Lifestyle Determinants of Mental Health: Findings from Three Large U.S. Cohort Studies

Michel Lucas et al.

Department of Social and Preventive Medicine, Laval University, Québec, G1V 2M2, Canada. Department of Nutrition, Harvard School of Public Health, MA 02115, USA.

Background: Lifestyle determinants, such as nutrition, physical activity and smoking, are potential risk factors for mental health. However, studies that analyzed prospectively their relationship with depression and suicide risk are scarce.

Methods: We accessed data among three large-scale prospective cohorts of U.S. men and women, Nurses' Health Study (NHS, n=121,700 in 1976), NHSII (n=116,671 in 1989), and Health Professionals' Follow-up Study (HPFS, n=51,529 men in 1986). We analyzed the relationship between nutritional factors (omega-3 fatty acids, coffee/caffeine, dietary profiles), physical activity/inactivity (TV-watching), and smoking with depression and suicide risk. Participants in all cohorts were followed with biennial questionnaires on lifestyle (including diet every 4 years), medication use, and disease incidence. Depression was defined as reported both physicians-diagnosed depression and antidepressant use. Among the three cohorts, deaths from suicide were determined by physician review of death certificates. Multivariate adjusted relative risks (RRs) were estimated with Cox proportional hazard models. Cohort specific RRs were pooled for suicide using random-effect models.

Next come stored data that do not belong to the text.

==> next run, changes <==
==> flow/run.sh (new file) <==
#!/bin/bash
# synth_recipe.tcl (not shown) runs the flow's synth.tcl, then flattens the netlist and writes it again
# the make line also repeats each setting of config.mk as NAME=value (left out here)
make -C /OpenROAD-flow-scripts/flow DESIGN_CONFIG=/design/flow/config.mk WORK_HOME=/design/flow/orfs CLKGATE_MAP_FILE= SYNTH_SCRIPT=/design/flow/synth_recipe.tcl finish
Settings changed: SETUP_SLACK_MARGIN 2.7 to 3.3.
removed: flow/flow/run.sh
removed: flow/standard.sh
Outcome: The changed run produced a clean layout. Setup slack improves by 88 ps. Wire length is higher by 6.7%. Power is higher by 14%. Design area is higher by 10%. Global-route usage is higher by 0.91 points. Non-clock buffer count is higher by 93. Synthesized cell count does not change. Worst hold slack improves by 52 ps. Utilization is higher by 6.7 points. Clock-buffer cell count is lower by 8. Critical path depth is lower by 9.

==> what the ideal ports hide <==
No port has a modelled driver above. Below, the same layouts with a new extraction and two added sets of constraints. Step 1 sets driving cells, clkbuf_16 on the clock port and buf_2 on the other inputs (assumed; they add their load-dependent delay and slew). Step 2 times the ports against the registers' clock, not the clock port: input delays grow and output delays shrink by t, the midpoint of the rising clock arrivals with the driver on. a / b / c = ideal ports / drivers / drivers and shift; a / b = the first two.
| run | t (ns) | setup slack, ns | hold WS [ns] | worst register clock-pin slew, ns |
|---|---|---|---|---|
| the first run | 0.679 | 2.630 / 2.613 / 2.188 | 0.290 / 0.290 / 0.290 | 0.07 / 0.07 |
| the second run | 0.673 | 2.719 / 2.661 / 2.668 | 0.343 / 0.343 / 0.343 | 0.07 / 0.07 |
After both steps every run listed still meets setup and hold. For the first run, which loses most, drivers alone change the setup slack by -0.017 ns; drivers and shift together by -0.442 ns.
Background: an optimization exercise with open tools, aiming at small area, a short achievable clock period and few clock cycles per item. Do not read the settings as production practice.
Function was checked by simulation only, so behaviour that the tests miss may differ from the original.

--- flow/design.v ---
`timescale 1ns / 1ps
module gscm_front (
   input  logic         clock,
   input  logic         reset,
   input  logic         csr_we,
   input  logic [2:0]   csr_index,
   input  logic [31:0]  csr_wdata,
   input  logic         in_acc,
   input  logic [7:0]   in_level,
   output logic         out_valid,
   output logic [23:0]  out_ca,      
   output logic [23:0]  out_cb,      
   output logic [7:0]   out_pa,      
   output logic [7:0]   out_pb,      
   output logic [7:0]   out_lvl,
   output logic         out_last     
);
   logic [2:0]   cnt_ff;
   logic [191:0] stops_ff;
   logic         wr_ff;
   logic [2:0]   wr_idx_ff;
   logic [31:0]  wr_data_ff;
   logic         l_valid_ff;
   logic [7:0]   l_level_ff;
   logic [5:1]   in_use, below, run;
   logic [5:0]   sel;
   logic         last;
   logic [31:0]  sa, sb;
   logic         r_valid_ff;
   logic [31:0]  r_sa_ff, r_sb_ff;
   logic [7:0]   r_lvl_ff;
   logic         r_last_ff;
   always_ff @(posedge clock) begin
      wr_ff      <= csr_we && !reset;
      wr_idx_ff  <= csr_index;
      wr_data_ff <= csr_wdata;
   end
   logic [6:0]  reg_en;
   logic [31:0] dat0, dat1;
   always_comb begin
      for (int i = 0; i < 7; i++) begin
         reg_en[i] = reset || (wr_ff && (wr_idx_ff == 3'(i)));
      end
      dat0 = reset ? 32'd0 : wr_data_ff;
      dat1 = reset ? 32'hFFFF_FFFF : wr_data_ff;
   end
   always_ff @(posedge clock) begin
      if (reg_en[0]) cnt_ff <= reset ? 3'd2 : wr_data_ff[2:0];
      for (int i = 0; i < 6; i++) begin
         if (reg_en[i+1]) stops_ff[i*32 +: 32] <= (i == 1) ? dat1 : dat0;
      end
   end
   always_ff @(posedge clock) begin
      l_valid_ff <= in_acc && !reset;
      l_level_ff <= in_level;
   end
   always_comb begin
      for (int i = 1; i < 6; i++) begin
         in_use[i] = (cnt_ff > 3'(i));
         below[i]  = in_use[i] && (stops_ff[i*32 + 24 +: 8] < l_level_ff);
      end
      run[1] = below[1];
      for (int i = 2; i < 6; i++) run[i] = run[i-1] && below[i];
      sel[0] = !run[1];
      for (int i = 1; i < 5; i++) sel[i] = run[i] && !run[i+1];
      sel[5] = run[5];
      last = run[5] || !in_use[1];
      for (int i = 1; i < 5; i++) begin
         if (run[i] && !in_use[i+1]) last = 1'b1;
      end
      sa = '0;
      sb = '0;
      for (int i = 0; i < 6; i++) begin
         sa = sa | ({32{sel[i]}} & stops_ff[i*32 +: 32]);
      end
      for (int i = 0; i < 5; i++) begin
         sb = sb | ({32{sel[i]}} & stops_ff[(i+1)*32 +: 32]);
      end
   end
   always_ff @(posedge clock) begin
      r_valid_ff <= l_valid_ff && !reset;
      r_sa_ff    <= sa;
      r_sb_ff    <= sb;
      r_lvl_ff   <= l_level_ff;
      r_last_ff  <= last;
   end
   assign out_valid = r_valid_ff;
   assign out_ca    = r_sa_ff[23:0];
   assign out_cb    = r_sb_ff[23:0];
   assign out_pa    = r_sa_ff[31:24];
   assign out_pb    = r_sb_ff[31:24];
   assign out_lvl   = r_lvl_ff;
   assign out_last  = r_last_ff;
endmodule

Results: During follow-up, we documented 2,607 incident cases of depression in NHS and 277 deaths from suicide in the three cohorts. Physical activity was associated with lower risk of depression among NHS, whereas increasing TV-watching time was associated with an increased risk. Our results do not support association between dietary “Prudent” (high in vegetables) and “Western pattern” and depression risk. In contrast, inflammatory dietary pattern (derived from reduced-rank regression) was associated with a higher depression risk (RR comparing extreme quintiles = 1.41; 95% CI: 1.22–1.63). Omega-3 failed to show protective effects on depression and suicide risk. Caffeinated coffee intake was associated with a decrease risk of depression and suicide. Comparing extreme categories of caffeinated coffee intakes (≥4 cups/day vs. ≤1 cup/week), RR (95% CI) was 0.80 (0.64–0.99) for depression and 0.47 (0.27–0.81) for suicide. Decaffeinated coffee was not associated with depression or suicide risk. Compared to never smokers, the pooled multivariate RR (95% CI) of suicide was 1.15 (0.91–1.45) for former smokers and 2.69 (2.11–3.42) for current smokers.

Conclusions: Results from these three large cohorts support associations between lifestyle determinants and risk of depression and suicide. Further investigations are needed to confirm these findings and to address potential explanatory paths by which these risk factors impact mental health.